▶ [Problem requirements]: Search the records below for the word "address". Pull out each line that has it.

[Stored data entries]
☆ ☆ ☆

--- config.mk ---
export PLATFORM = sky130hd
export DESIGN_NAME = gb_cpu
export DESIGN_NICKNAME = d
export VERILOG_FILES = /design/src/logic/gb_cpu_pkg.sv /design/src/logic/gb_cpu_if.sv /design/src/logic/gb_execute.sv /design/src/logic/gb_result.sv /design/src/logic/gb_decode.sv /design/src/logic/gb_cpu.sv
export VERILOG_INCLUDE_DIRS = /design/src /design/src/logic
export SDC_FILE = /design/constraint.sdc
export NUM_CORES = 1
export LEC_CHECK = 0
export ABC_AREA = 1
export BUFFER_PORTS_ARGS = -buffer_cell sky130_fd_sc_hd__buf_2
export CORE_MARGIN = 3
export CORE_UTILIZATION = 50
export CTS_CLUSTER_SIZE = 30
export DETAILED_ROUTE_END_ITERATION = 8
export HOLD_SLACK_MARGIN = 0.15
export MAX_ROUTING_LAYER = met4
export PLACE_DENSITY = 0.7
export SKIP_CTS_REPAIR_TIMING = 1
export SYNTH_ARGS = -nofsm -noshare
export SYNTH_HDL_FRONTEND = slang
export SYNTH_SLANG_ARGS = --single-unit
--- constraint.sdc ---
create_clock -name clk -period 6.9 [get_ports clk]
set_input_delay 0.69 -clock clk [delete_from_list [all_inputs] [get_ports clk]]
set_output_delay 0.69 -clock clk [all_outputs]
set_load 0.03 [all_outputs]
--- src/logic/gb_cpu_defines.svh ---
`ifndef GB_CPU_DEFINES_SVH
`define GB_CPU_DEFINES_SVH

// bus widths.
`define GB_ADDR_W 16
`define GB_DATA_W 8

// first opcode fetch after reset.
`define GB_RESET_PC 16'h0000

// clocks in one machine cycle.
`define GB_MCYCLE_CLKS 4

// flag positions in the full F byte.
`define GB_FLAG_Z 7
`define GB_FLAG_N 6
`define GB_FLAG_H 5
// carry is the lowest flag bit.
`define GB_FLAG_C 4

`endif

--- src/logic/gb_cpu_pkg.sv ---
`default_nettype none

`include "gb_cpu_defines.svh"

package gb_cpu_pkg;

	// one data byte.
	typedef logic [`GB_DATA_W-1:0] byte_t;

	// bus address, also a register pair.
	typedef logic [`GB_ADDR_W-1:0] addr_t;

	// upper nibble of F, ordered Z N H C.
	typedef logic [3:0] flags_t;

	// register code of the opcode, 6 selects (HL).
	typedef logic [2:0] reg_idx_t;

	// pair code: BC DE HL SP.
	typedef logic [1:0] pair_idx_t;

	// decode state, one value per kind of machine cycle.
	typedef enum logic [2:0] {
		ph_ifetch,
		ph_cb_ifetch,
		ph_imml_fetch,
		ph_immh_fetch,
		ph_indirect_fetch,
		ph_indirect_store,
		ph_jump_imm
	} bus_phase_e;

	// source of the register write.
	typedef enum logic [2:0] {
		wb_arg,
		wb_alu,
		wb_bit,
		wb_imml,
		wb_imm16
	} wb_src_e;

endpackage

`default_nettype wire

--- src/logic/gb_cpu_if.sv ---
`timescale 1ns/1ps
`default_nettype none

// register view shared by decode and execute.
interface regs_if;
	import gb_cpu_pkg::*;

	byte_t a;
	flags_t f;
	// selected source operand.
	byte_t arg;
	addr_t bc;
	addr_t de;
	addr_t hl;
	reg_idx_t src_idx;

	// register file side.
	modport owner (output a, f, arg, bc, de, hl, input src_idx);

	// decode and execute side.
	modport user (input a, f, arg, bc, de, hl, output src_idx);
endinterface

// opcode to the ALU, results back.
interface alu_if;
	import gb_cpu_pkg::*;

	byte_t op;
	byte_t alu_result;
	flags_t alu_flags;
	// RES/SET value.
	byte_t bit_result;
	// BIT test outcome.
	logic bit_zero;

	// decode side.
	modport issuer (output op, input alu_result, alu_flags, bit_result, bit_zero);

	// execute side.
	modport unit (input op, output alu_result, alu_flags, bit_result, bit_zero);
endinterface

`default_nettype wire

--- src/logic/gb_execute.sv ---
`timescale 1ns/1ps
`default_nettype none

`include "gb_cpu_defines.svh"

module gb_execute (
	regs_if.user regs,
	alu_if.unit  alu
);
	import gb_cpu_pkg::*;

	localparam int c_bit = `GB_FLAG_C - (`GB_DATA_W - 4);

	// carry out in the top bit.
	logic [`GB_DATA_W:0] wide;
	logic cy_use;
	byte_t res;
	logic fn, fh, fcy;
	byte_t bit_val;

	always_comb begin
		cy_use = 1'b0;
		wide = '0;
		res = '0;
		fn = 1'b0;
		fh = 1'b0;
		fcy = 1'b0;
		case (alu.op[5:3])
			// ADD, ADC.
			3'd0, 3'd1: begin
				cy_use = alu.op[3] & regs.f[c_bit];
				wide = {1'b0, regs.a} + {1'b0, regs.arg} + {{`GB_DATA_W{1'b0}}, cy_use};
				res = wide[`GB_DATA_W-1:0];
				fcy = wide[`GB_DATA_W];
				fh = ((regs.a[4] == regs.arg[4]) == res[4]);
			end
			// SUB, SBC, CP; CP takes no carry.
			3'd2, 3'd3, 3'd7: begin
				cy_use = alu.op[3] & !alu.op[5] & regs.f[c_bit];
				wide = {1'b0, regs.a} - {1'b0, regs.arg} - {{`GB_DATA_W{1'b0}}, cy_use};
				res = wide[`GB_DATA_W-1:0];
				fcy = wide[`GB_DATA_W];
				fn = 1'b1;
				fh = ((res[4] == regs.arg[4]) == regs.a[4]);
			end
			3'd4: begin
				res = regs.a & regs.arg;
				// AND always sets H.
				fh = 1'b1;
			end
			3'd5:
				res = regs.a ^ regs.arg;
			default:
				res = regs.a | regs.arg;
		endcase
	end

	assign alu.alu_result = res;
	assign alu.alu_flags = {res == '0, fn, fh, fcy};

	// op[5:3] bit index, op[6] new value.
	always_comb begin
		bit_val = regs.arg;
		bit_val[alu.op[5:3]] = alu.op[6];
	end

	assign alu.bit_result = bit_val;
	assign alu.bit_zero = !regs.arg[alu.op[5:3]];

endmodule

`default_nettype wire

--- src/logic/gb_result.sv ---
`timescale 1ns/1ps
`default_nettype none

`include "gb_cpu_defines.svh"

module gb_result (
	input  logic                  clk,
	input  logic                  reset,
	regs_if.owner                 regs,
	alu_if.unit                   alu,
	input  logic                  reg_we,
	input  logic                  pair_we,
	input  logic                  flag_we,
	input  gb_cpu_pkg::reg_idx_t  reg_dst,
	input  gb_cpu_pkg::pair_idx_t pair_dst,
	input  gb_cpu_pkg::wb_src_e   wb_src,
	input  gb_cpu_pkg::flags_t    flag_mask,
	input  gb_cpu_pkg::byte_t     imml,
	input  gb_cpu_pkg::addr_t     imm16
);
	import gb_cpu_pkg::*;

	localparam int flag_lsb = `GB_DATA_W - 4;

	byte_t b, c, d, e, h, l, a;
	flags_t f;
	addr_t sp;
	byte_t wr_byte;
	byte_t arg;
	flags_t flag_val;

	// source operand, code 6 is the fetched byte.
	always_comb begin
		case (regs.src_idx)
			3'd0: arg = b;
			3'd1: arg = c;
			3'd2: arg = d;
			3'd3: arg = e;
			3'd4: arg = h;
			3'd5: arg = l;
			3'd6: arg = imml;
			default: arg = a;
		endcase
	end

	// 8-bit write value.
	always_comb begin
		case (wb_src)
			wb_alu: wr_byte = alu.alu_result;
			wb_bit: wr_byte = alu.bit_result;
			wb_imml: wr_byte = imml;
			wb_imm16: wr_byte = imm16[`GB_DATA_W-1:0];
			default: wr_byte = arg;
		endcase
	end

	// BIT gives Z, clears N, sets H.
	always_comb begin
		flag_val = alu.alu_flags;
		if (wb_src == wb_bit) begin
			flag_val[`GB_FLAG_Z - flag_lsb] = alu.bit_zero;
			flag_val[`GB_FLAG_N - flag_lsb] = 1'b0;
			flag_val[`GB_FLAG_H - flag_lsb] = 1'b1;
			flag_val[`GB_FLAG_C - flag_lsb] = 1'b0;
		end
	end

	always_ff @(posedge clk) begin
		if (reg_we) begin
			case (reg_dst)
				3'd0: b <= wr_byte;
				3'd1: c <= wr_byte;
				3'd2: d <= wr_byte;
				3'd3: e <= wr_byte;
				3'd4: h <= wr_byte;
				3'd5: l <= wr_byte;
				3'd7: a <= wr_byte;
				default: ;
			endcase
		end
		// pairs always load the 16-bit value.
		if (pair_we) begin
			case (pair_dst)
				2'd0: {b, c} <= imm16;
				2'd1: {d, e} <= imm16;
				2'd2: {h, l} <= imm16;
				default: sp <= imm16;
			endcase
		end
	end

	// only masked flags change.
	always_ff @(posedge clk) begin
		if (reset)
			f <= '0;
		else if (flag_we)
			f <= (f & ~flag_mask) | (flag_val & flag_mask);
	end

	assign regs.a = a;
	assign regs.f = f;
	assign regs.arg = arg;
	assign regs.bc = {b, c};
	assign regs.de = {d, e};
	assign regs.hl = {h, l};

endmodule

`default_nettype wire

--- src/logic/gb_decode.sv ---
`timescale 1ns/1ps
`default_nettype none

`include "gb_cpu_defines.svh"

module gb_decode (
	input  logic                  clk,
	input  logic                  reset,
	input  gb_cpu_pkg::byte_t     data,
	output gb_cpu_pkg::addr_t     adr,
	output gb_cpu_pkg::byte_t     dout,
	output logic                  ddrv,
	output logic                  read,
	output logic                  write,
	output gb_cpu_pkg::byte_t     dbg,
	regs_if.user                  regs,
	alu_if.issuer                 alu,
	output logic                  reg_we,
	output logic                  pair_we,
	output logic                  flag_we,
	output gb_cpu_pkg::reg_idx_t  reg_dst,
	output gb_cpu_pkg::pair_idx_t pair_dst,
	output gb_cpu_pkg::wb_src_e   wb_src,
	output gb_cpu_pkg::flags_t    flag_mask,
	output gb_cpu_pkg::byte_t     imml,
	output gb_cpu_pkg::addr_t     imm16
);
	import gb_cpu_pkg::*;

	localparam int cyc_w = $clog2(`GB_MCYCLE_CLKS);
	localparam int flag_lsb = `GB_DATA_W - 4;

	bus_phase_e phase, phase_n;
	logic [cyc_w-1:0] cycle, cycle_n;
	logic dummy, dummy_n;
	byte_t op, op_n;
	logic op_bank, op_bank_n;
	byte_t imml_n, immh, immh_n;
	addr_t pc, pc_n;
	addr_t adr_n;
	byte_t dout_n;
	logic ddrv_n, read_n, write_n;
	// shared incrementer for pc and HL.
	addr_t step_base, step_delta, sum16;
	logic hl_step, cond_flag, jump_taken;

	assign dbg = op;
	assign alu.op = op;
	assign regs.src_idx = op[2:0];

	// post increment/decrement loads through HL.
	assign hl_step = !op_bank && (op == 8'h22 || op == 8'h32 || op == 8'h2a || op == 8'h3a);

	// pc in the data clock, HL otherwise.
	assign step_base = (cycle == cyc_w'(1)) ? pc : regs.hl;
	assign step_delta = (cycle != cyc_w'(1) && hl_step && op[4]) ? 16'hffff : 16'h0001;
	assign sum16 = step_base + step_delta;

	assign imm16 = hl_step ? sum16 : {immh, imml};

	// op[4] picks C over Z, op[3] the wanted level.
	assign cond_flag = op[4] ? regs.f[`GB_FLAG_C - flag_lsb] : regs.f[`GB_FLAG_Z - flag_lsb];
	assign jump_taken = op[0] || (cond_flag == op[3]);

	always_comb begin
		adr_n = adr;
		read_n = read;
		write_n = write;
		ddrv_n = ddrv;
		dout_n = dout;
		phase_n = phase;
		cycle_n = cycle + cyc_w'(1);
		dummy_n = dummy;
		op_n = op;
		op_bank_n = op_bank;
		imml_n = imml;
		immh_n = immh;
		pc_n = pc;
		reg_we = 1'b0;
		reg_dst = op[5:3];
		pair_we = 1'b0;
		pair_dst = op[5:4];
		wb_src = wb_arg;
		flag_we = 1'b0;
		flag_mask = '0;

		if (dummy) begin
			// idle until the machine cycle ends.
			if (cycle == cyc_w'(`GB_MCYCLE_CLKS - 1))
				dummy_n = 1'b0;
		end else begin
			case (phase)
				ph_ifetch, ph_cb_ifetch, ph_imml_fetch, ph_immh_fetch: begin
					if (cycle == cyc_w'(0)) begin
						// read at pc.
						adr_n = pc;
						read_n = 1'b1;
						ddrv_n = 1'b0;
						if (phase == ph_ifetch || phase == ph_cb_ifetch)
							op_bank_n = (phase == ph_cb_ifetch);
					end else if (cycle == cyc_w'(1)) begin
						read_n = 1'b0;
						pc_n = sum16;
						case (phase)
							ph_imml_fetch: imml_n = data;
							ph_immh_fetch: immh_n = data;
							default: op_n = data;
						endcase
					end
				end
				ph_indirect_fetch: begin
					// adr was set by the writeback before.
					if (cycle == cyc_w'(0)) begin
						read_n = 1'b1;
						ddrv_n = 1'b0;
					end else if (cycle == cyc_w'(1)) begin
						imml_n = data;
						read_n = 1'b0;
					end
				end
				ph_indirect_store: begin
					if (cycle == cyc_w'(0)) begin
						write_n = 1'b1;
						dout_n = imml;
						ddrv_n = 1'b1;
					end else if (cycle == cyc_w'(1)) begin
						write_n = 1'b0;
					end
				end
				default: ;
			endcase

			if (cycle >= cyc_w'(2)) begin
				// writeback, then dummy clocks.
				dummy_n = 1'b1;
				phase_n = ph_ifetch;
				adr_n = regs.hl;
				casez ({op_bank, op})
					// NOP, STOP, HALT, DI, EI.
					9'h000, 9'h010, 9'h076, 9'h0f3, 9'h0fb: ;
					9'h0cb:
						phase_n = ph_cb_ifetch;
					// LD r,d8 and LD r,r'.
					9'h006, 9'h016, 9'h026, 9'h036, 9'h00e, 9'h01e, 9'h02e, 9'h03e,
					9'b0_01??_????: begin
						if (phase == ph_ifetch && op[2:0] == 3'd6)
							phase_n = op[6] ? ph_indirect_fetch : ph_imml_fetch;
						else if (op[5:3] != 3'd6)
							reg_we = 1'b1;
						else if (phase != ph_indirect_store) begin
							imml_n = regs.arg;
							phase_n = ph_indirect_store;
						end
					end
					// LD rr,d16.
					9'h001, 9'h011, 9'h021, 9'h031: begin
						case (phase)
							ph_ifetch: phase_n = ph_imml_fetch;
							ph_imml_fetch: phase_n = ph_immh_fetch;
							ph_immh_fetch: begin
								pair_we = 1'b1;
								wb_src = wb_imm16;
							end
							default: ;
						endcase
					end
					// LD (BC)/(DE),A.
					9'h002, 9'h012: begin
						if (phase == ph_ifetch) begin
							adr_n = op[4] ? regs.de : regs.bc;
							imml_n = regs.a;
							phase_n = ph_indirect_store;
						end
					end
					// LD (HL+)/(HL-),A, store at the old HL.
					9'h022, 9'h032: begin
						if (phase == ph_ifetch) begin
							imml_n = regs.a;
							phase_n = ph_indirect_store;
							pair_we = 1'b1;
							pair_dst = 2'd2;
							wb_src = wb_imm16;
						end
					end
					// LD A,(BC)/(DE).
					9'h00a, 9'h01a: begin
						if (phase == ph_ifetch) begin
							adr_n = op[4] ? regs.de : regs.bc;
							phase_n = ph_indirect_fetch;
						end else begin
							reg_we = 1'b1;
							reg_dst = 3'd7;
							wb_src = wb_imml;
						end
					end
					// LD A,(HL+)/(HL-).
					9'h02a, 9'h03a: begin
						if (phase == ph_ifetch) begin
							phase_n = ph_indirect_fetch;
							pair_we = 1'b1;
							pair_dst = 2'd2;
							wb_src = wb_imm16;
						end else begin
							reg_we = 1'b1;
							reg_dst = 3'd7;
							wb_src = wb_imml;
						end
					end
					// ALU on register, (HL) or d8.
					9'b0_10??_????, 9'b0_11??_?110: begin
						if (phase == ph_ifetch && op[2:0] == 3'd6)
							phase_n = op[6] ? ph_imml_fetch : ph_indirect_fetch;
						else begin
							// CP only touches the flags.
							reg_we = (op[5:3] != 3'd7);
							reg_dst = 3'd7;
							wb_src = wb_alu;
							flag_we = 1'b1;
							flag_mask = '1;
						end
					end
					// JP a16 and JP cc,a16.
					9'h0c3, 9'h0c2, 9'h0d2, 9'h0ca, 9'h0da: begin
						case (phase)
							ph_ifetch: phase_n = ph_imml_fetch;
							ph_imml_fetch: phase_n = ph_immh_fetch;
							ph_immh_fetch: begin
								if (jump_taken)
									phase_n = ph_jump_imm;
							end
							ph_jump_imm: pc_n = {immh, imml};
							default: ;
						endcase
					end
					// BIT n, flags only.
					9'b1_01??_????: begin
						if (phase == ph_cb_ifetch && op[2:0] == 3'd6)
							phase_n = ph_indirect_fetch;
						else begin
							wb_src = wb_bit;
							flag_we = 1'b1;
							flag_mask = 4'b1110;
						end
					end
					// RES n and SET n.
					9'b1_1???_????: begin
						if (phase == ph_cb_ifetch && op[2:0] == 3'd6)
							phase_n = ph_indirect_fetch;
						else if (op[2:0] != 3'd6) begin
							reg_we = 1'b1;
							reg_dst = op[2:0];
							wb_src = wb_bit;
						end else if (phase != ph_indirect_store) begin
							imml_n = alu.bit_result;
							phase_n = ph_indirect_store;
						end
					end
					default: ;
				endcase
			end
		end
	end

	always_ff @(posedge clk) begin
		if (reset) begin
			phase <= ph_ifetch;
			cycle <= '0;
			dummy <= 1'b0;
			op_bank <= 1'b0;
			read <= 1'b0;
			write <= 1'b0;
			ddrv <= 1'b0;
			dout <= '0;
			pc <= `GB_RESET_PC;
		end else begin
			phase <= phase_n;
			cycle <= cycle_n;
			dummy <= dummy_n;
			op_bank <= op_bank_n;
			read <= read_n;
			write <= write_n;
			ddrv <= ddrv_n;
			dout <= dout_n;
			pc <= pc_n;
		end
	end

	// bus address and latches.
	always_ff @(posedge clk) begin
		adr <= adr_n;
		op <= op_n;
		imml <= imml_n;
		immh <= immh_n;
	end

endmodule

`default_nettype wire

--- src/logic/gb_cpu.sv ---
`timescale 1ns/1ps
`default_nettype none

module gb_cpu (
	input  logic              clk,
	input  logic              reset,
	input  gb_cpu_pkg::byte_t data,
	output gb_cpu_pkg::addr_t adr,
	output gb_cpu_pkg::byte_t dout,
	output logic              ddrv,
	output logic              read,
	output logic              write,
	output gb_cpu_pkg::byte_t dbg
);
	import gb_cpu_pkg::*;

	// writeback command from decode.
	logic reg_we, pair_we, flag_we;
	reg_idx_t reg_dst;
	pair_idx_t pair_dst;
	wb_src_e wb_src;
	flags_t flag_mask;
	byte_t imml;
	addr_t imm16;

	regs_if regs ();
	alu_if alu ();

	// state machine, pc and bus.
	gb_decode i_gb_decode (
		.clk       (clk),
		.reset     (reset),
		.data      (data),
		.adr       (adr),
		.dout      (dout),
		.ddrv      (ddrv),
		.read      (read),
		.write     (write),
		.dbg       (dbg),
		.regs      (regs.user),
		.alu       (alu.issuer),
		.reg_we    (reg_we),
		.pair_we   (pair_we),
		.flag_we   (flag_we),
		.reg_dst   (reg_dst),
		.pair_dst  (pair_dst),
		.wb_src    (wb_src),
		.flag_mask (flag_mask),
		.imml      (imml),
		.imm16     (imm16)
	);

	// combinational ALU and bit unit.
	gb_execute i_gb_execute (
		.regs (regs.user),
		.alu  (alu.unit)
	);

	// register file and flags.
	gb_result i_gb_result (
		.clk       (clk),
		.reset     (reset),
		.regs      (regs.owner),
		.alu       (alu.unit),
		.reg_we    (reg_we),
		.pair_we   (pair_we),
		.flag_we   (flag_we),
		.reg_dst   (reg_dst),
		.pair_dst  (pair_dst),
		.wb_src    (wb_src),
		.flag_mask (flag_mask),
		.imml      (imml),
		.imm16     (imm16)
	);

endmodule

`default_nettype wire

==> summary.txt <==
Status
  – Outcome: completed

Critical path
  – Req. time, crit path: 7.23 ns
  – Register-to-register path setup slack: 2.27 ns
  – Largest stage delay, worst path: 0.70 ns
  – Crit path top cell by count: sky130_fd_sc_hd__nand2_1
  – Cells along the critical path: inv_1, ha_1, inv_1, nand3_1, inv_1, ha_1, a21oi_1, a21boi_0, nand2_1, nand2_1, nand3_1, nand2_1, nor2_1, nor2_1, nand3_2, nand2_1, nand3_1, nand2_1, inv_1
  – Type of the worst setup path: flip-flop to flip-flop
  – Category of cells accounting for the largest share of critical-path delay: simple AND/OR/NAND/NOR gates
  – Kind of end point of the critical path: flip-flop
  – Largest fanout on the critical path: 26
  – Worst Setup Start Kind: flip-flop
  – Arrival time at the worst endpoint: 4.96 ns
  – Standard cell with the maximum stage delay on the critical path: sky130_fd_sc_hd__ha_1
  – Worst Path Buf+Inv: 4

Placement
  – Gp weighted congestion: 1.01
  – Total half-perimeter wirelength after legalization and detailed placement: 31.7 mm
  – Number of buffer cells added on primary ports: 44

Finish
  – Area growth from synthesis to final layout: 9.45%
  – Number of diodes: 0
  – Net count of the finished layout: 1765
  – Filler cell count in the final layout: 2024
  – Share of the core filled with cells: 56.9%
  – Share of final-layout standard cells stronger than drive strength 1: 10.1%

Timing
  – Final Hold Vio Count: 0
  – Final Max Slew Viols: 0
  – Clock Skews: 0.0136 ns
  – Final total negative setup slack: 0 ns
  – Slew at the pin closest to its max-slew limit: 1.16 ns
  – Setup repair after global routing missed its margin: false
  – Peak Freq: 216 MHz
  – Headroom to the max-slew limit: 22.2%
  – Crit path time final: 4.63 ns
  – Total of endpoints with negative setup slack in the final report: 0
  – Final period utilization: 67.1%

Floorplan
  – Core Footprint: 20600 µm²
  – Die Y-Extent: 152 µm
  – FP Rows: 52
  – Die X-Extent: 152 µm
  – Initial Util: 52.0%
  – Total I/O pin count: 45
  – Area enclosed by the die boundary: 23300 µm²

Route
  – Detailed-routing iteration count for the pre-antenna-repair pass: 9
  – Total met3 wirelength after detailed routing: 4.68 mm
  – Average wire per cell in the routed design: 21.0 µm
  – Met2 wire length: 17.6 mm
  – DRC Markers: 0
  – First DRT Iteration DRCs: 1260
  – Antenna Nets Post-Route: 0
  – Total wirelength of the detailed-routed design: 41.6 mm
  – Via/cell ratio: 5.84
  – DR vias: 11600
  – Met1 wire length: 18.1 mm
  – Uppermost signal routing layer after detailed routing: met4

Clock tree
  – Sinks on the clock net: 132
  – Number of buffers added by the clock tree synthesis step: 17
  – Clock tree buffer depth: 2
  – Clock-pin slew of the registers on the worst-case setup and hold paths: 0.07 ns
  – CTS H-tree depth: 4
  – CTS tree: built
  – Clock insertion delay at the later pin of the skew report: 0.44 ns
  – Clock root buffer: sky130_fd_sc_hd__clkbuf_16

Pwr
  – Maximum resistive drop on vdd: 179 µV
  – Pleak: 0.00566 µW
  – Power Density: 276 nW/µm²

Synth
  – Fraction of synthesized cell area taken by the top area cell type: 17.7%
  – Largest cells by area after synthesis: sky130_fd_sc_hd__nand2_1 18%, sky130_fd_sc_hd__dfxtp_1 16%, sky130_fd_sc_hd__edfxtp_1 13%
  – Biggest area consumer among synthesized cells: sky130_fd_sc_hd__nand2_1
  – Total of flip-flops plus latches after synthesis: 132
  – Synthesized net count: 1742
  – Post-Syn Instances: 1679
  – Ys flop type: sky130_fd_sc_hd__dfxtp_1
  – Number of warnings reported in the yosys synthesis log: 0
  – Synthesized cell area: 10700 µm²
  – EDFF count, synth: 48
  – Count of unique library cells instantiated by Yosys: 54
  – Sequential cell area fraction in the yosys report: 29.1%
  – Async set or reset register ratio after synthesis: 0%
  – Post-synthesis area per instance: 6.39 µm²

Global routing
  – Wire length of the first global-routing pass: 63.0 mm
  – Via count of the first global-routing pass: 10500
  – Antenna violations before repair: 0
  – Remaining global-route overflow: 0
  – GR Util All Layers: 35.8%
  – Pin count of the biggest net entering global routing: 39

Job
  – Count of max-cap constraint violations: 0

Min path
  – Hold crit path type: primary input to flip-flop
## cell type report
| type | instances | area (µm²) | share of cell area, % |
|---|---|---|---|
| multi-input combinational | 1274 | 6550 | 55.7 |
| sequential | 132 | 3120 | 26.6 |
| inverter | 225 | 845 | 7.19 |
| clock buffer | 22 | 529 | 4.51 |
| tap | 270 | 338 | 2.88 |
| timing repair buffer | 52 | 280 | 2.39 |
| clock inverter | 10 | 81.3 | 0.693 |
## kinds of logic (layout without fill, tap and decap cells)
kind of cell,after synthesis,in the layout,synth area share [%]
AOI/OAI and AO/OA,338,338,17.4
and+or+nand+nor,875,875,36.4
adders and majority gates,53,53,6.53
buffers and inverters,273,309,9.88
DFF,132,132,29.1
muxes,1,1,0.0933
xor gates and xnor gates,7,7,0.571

☆ ☆ ☆

▶ [Your response]:
	// bus address, also a register pair.
	// bus address and latches.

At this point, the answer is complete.